«Come può?». È questa la variante di incredulità che attraversa diversi incontri di Gesù nel vangelo di Giovanni. Una domanda semplice, quasi innocente, che esprime un blocco interiore, fatto di ragionamento autoreferenziale che misura tutto a partire dalle proprie categorie, le proprie possibilità, i propri limiti. Anche noi ci troviamo in questo «come può?», ogni volta che siamo chiamati a misurarci con la fantasia di Dio e ci limitiamo invece ad abbracciare con ostinazione il “realismo” della nostra miseria. Realismo irreale perché non tiene in conto una realtà importante: che la nostra miseria non è lasciata a se stessa, ma è visitata dal Pane della vita disceso dal Cielo, per noi. Solo chi accoglie questo amore donatoci sul serio è un vero realista.
#pregolaParola
(Gv 6,41-51)
Allora i Giudei si misero a mormorare contro di lui perché aveva detto: «Io sono il pane disceso dal cielo». E dicevano: «Costui non è forse Gesù, il figlio di Giuseppe?

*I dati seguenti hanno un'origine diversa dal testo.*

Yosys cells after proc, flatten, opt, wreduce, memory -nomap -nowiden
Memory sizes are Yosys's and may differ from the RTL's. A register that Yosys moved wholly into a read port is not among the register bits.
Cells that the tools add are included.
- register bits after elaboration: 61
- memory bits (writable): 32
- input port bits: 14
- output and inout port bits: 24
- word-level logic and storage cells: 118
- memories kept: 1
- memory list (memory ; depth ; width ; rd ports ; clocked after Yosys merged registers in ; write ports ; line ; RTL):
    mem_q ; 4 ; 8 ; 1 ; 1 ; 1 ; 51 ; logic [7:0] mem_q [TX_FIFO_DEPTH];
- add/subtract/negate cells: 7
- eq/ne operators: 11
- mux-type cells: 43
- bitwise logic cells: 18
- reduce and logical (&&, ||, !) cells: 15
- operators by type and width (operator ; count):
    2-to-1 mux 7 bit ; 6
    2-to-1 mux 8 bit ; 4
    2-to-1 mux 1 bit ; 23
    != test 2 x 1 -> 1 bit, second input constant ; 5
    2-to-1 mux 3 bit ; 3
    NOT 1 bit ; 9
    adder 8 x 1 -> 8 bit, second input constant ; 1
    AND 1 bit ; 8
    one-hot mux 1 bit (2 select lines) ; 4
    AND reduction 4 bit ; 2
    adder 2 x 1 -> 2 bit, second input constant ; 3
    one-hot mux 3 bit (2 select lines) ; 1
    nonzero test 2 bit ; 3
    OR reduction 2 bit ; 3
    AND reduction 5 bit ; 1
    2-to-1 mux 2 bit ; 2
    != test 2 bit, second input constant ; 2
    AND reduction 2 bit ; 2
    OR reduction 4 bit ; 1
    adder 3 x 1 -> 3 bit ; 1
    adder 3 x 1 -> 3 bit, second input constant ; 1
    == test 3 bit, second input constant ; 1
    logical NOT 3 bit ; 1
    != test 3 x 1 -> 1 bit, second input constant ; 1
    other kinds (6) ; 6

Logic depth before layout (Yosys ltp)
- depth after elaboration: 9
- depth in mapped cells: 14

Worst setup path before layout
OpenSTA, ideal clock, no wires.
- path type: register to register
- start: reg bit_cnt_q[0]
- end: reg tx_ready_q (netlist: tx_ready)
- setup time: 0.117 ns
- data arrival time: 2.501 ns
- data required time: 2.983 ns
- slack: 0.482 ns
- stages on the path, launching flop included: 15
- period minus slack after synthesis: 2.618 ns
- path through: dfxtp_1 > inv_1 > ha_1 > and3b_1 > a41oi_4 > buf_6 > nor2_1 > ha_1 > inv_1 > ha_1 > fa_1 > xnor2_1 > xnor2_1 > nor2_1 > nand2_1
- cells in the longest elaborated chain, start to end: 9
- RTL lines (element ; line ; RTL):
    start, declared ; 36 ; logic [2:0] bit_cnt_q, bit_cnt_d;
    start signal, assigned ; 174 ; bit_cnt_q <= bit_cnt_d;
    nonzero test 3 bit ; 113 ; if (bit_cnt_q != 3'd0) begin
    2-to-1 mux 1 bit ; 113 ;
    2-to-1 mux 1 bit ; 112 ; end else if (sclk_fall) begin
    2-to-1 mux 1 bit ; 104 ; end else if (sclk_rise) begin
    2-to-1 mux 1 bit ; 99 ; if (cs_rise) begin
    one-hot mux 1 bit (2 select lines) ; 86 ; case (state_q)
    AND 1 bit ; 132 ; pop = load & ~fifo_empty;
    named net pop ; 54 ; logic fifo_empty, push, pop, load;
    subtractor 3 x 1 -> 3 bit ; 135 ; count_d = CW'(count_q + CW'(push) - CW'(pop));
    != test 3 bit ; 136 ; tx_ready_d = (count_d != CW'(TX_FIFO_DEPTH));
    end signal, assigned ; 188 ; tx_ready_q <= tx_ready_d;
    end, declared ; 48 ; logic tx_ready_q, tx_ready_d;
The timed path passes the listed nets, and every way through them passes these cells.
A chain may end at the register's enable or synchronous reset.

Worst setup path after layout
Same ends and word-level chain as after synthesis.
===== src/rtl/booth_pkg.sv =====
// booth_pkg: shared types, defaults and helpers for the Booth accumulate stage.
//   acc_state_e  : accumulate FSM states (StAccum, StLast)
//   sext_product : sign-extends a src_w-bit product held in a MaxAccW-bit word
//   acc_max/min  : signed extremes of a w-bit accumulator, MaxAccW-bit encoded
package booth_pkg;

   // Widest accumulator the helpers support; callers truncate to ACC_WIDTH.
   localparam int unsigned MaxAccW = 64;

   localparam int unsigned WidthDef    = 8;
   localparam int unsigned AccLenDef   = 4;
   localparam int unsigned AccWidthDef = 2 * WidthDef + $clog2(AccLenDef);

   typedef enum logic {
      StAccum,
      StLast
   } acc_state_e;

   function automatic logic [MaxAccW-1:0] sext_product(input logic [MaxAccW-1:0] val,
                                                       input int unsigned        src_w);
      logic signed [MaxAccW-1:0] tmp;
      // Park the product's sign bit at the MSB, then shift back arithmetically.
      tmp = signed'(val << (MaxAccW - src_w));
      return tmp >>> (MaxAccW - src_w);
   endfunction

   function automatic logic [MaxAccW-1:0] acc_max(input int unsigned w);
      return (MaxAccW'(1) << (w - 1)) - MaxAccW'(1);
   endfunction

   function automatic logic [MaxAccW-1:0] acc_min(input int unsigned w);
      return ~acc_max(w);
   endfunction

   localparam logic [AccWidthDef-1:0] AccMaxDef = AccWidthDef'(acc_max(AccWidthDef));
   localparam logic [AccWidthDef-1:0] AccMinDef = AccWidthDef'(acc_min(AccWidthDef));

endpackage


===== src/rtl/booth_sat_add.sv =====
// booth_sat_add: combinational signed adder for the accumulate stage.
// Build option BOOTH_ACC_SAT_EN: defined -> result clamps to the signed Width range and
// ovf_o flags the clamp; undefined -> result wraps and ovf_o is 0.
//   a_i, b_i : signed addends (Width bits)
//   sum_o    : signed sum (Width bits)
//   ovf_o    : result was clamped
module booth_sat_add
   import booth_pkg::*;
#(
   parameter int unsigned Width = 16
) (
   input  logic [Width-1:0] a_i,
   input  logic [Width-1:0] b_i,
   output logic [Width-1:0] sum_o,
   output logic             ovf_o
);

   logic [Width-1:0] raw_sum;

   assign raw_sum = a_i + b_i;

`ifdef BOOTH_ACC_SAT_EN
   localparam logic [Width-1:0] SumMax = Width'(acc_max(Width));
   localparam logic [Width-1:0] SumMin = Width'(acc_min(Width));

   logic ovf;

   // Overflow only when both addends share a sign the result does not.
   assign ovf = (a_i[Width-1] == b_i[Width-1]) && (raw_sum[Width-1] != a_i[Width-1]);

   always_comb begin
      sum_o = raw_sum;
      if (ovf) begin
         sum_o = a_i[Width-1] ? SumMin : SumMax;
      end
   end

   assign ovf_o = ovf;
`else
   assign sum_o = raw_sum;
   assign ovf_o = 1'b0;
`endif

endmodule
`src/rtl/tick_table_builder_if.sv`:
```
// Tick table builder bus interface.
// Carries the angle-request/tick-response handshake with the tick engine and
// the table write port.
//   theta_valid_o / theta_o / theta_ready_i : angle-index request
//   dt_valid_i / dt_i                       : absolute tick response
//   we_o / waddr_o / wdata_o / mem_select_o : table write port
// master = builder side, slave = engine/memory side.
interface tick_table_builder_if #(
  parameter int unsigned TICK_W_P = 16,
  parameter int unsigned ADDR_W_P = 11
);
  logic                theta_valid_o;
  logic [11:0]         theta_o;
  logic                theta_ready_i;
  logic                dt_valid_i;
  logic [TICK_W_P-1:0] dt_i;
  logic                we_o;
  logic [ADDR_W_P-1:0] waddr_o;
  logic [TICK_W_P:0]   wdata_o;
  logic [2:0]          mem_select_o;

  modport master (
    output theta_valid_o, theta_o,
    input  theta_ready_i, dt_valid_i, dt_i,
    output we_o, waddr_o, wdata_o, mem_select_o
  );

  modport slave (
    input  theta_valid_o, theta_o,
    output theta_ready_i, dt_valid_i, dt_i,
    input  we_o, waddr_o, wdata_o, mem_select_o
  );
endinterface

```
`src/rtl/tick_table_builder.sv`:
```
// Tick table builder.
// On start_i, queries the tick engine for FRAME_NUMBER_P edge ticks, then
// walks every (frame, passage, line point) and writes the tick delta of each
// point into the interleaved frame tables.
// Ports:
//   clk_i, nrst_i (async, active low), start_i (ignored while busy)
//   bus (tick_table_builder_if.master): request/response and write port
//   busy_o, done_o (one-cycle pulse), underflow_o (sticky)
// Optional feature: define TTB_UNDERFLOW_SAT_EN to clamp negative deltas to
// 0 and flag underflow_o; otherwise deltas wrap and underflow_o is 0.
module tick_table_builder #(
  parameter int unsigned FRAME_COLUMNS_P = 360,
  parameter int unsigned FRAME_NUMBER_P  = 5,
  parameter int unsigned LINE_POINTS_P   = 20,
  parameter int unsigned TICK_W_P        = 16,
  parameter int unsigned ADDR_W_P        = 11
) (
  input  logic clk_i,
  input  logic nrst_i,
  input  logic start_i,
  tick_table_builder_if.master bus,
  output logic busy_o,
  output logic done_o,
  output logic underflow_o
);

  localparam int unsigned PASSAGES = FRAME_COLUMNS_P / LINE_POINTS_P;
  localparam int unsigned TOTAL    = FRAME_COLUMNS_P * FRAME_NUMBER_P;
  localparam int unsigned L_W      = (LINE_POINTS_P > 1) ? $clog2(LINE_POINTS_P) : 1;
  localparam int unsigned P_W      = (PASSAGES > 1) ? $clog2(PASSAGES) : 1;

  typedef enum logic [1:0] {IDLE, EDGE, FILL, DONE} state_t;

  state_t state_q, state_d;

  logic                issue_q;
  logic                theta_valid_q;
  logic [11:0]         theta_q;
  logic                wait_dt_q;
  logic [2:0]          k_q;
  logic [2:0]          f_q;
  logic [L_W-1:0]      l_q;
  logic [P_W-1:0]      p_q;
  logic [TICK_W_P-1:0] last_q;
  logic [TICK_W_P-1:0] edge_q [8];
  logic [ADDR_W_P-1:0] wcnt_q;
  logic                we_q;
  logic [ADDR_W_P-1:0] waddr_q;
  logic [TICK_W_P:0]   wdata_q;
  logic [2:0]          sel_q;
  logic                fill_last_q;

  logic                rsp_fire;
  logic                k_last, l_last, p_last, f_last;
  logic [11:0]         theta_nxt;
  logic                first_pt;
  logic [TICK_W_P-1:0] last_term, edge_term, delta;
`ifdef TTB_UNDERFLOW_SAT_EN
  logic                delta_neg;
  logic                underflow_q;
`endif

  assign rsp_fire = wait_dt_q && bus.dt_valid_i && (state_q == EDGE || state_q == FILL);
  assign k_last   = (k_q == 3'(FRAME_NUMBER_P - 1));
  assign l_last   = (l_q == L_W'(LINE_POINTS_P - 1));
  assign p_last   = (p_q == P_W'(PASSAGES - 1));
  assign f_last   = (f_q == 3'(FRAME_NUMBER_P - 1));

  // State register
  always_ff @(posedge clk_i or negedge nrst_i) begin
    if (!nrst_i) state_q <= IDLE;
    else         state_q <= state_d;
  end

  // Next-state logic
  always_comb begin
    state_d = state_q;
    unique case (state_q)
      IDLE: if (start_i) state_d = EDGE;
      EDGE: if (rsp_fire && k_last) state_d = FILL;
      FILL: if (we_q && fill_last_q) state_d = DONE;
      DONE: state_d = IDLE;
      default: state_d = IDLE;
    endcase
  end

  // Output logic; the write-port registers hold stale values after a build,
  // so they are masked in IDLE.
  always_comb begin
    busy_o            = (state_q != IDLE);
    done_o            = (state_q == DONE);
    bus.we_o          = we_q;
    bus.theta_valid_o = theta_valid_q;
    bus.theta_o       = '0;
    bus.waddr_o       = '0;
    bus.wdata_o       = '0;
    bus.mem_select_o  = '0;
    if (state_q != IDLE) begin
      bus.theta_o      = theta_q;
      bus.waddr_o      = waddr_q;
      bus.wdata_o      = wdata_q;
      bus.mem_select_o = sel_q;
    end
`ifdef TTB_UNDERFLOW_SAT_EN
    underflow_o = underflow_q;
`else
    underflow_o = 1'b0;
`endif
  end

  // Angle index of the next request
  always_comb begin
    theta_nxt = '0;
    if (state_q == EDGE)
      theta_nxt = 12'(TOTAL - FRAME_NUMBER_P + 32'(k_q));
    else
      theta_nxt = 12'(32'(l_q) * PASSAGES * FRAME_NUMBER_P
                      + (32'(p_q) >> 1) * FRAME_NUMBER_P + 32'(f_q));
  end

  // Delta of the point currently being answered
  always_comb begin
    first_pt  = (l_q == '0) && (p_q == '0);
    last_term = first_pt ? '0 : last_q;
    edge_term = ((l_q == '0) && (p_q != '0)) ? edge_q[f_q] : '0;
`ifdef TTB_UNDERFLOW_SAT_EN
    // Sign of the true delta without widening the subtraction
    delta_neg = (({1'b0, bus.dt_i} + {1'b0, edge_term}) < {1'b0, last_term});
    delta     = delta_neg ? '0 : (bus.dt_i - last_term + edge_term);
`else
    delta     = bus.dt_i - last_term + edge_term;
`endif
  end

  // Datapath
  always_ff @(posedge clk_i or negedge nrst_i) begin
    if (!nrst_i) begin
      issue_q       <= 1'b0;
      theta_valid_q <= 1'b0;
      theta_q       <= '0;
      wait_dt_q     <= 1'b0;
      k_q           <= '0;
      f_q           <= '0;
      l_q           <= '0;
      p_q           <= '0;
      last_q        <= '0;
      wcnt_q        <= '0;
      we_q          <= 1'b0;
      waddr_q       <= '0;
      wdata_q       <= '0;
      sel_q         <= '0;
      fill_last_q   <= 1'b0;
      for (int unsigned i = 0; i < 8; i++) edge_q[i] <= '0;
`ifdef TTB_UNDERFLOW_SAT_EN
      underflow_q   <= 1'b0;
`endif
    end else begin
      we_q <= 1'b0;

      if (state_q == IDLE && start_i) begin
        issue_q     <= 1'b1;
        k_q         <= '0;
        wcnt_q      <= '0;
        fill_last_q <= 1'b0;
`ifdef TTB_UNDERFLOW_SAT_EN
        underflow_q <= 1'b0;
`endif
      end

      if (issue_q) begin
        issue_q       <= 1'b0;
        theta_valid_q <= 1'b1;
        theta_q       <= theta_nxt;
      end

      if (theta_valid_q && bus.theta_ready_i) begin
        theta_valid_q <= 1'b0;
        wait_dt_q     <= 1'b1;
      end

      if (rsp_fire) begin
        wait_dt_q <= 1'b0;
        if (state_q == EDGE) begin
          edge_q[k_q] <= bus.dt_i;
          issue_q     <= 1'b1;
          if (k_last) begin
            l_q    <= '0;
            p_q    <= '0;
            f_q    <= '0;
            last_q <= '0;
          end else begin
            k_q <= k_q + 3'd1;
          end
        end else begin
          we_q    <= 1'b1;
          waddr_q <= wcnt_q;
          wdata_q <= {1'b1, delta};
          sel_q   <= f_q;
          last_q  <= bus.dt_i;
          if (wcnt_q == ADDR_W_P'(FRAME_COLUMNS_P - 1)) wcnt_q <= '0;
          else                                          wcnt_q <= wcnt_q + ADDR_W_P'(1);
          // l innermost, then p, then f
          if (l_last) begin
            l_q <= '0;
            if (p_last) begin
              p_q <= '0;
              f_q <= f_q + 3'd1;
            end else begin
              p_q <= p_q + P_W'(1);
            end
          end else begin
            l_q <= l_q + L_W'(1);
          end
          if (l_last && p_last && f_last) fill_last_q <= 1'b1;
          else                            issue_q     <= 1'b1;
`ifdef TTB_UNDERFLOW_SAT_EN
          if (delta_neg) underflow_q <= 1'b1;
`endif
        end
      end
    end
  end

endmodule

```
`src/flat_wrapper.sv`:
```
// flat-port wrapper written by rule: the top's interface ports become plain ports
module tick_table_builder_flat 
#(
  parameter int unsigned FRAME_COLUMNS_P = 360,
  parameter int unsigned FRAME_NUMBER_P  = 5,
  parameter int unsigned LINE_POINTS_P   = 20,
  parameter int unsigned TICK_W_P        = 16,
  parameter int unsigned ADDR_W_P        = 11
)
  (clk_i, nrst_i, start_i, busy_o, done_o, underflow_o, bus_theta_valid_o, bus_theta_o, bus_theta_ready_i, bus_dt_valid_i, bus_dt_i, bus_we_o, bus_waddr_o, bus_wdata_o, bus_mem_select_o);
  tick_table_builder_if #(.TICK_W_P(TICK_W_P), .ADDR_W_P(ADDR_W_P)) bus_i ();
  input  logic clk_i;
  input  logic nrst_i;
  input  logic start_i;
  output logic busy_o;
  output logic done_o;
  output logic underflow_o;
  output wire logic [$bits(bus_i.theta_valid_o)-1:0] bus_theta_valid_o;
  output wire logic [$bits(bus_i.theta_o)-1:0] bus_theta_o;
  input wire logic [$bits(bus_i.theta_ready_i)-1:0] bus_theta_ready_i;
  input wire logic [$bits(bus_i.dt_valid_i)-1:0] bus_dt_valid_i;
  input wire logic [$bits(bus_i.dt_i)-1:0] bus_dt_i;
  output wire logic [$bits(bus_i.we_o)-1:0] bus_we_o;
  output wire logic [$bits(bus_i.waddr_o)-1:0] bus_waddr_o;
  output wire logic [$bits(bus_i.wdata_o)-1:0] bus_wdata_o;
  output wire logic [$bits(bus_i.mem_select_o)-1:0] bus_mem_select_o;
  assign bus_theta_valid_o = bus_i.theta_valid_o;
  assign bus_theta_o = bus_i.theta_o;
  assign bus_i.theta_ready_i = bus_theta_ready_i;
  assign bus_i.dt_valid_i = bus_dt_valid_i;
  assign bus_i.dt_i = bus_dt_i;
  assign bus_we_o = bus_i.we_o;
  assign bus_waddr_o = bus_i.waddr_o;
  assign bus_wdata_o = bus_i.wdata_o;
  assign bus_mem_select_o = bus_i.mem_select_o;
  tick_table_builder #(.FRAME_COLUMNS_P(FRAME_COLUMNS_P), .FRAME_NUMBER_P(FRAME_NUMBER_P), .LINE_POINTS_P(LINE_POINTS_P), .TICK_W_P(TICK_W_P), .ADDR_W_P(ADDR_W_P)) u_core (.clk_i(clk_i), .nrst_i(nrst_i), .start_i(start_i), .bus(bus_i), .busy_o(busy_o), .done_o(done_o), .underflow_o(underflow_o));
endmodule
```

Di lui non conosciamo il padre e la madre? Come dunque può dire: «Sono disceso dal cielo»?». Gesù rispose loro: «Non mormorate tra voi. Nessuno può venire a me, se non lo attira il Padre che mi ha mandato; e io lo risusciterò nell'ultimo giorno. Sta scritto nei profeti: E tutti saranno istruiti da Dio. Chiunque ha ascoltato il Padre e ha imparato da lui, viene a me. Non perché qualcuno abbia visto il Padre; solo colui che viene da Dio ha visto il Padre. In verità, in verità io vi dico: chi crede ha la vita eterna. Io sono il pane della vita. I vostri padri hanno mangiato la manna nel deserto e sono morti; questo è il pane che discende dal cielo, perché chi ne mangia non muoia. Io sono il pane vivo, disceso dal cielo. Se uno mangia di questo pane vivrà in eterno e il pane che io darò è la mia carne per la vita del mondo».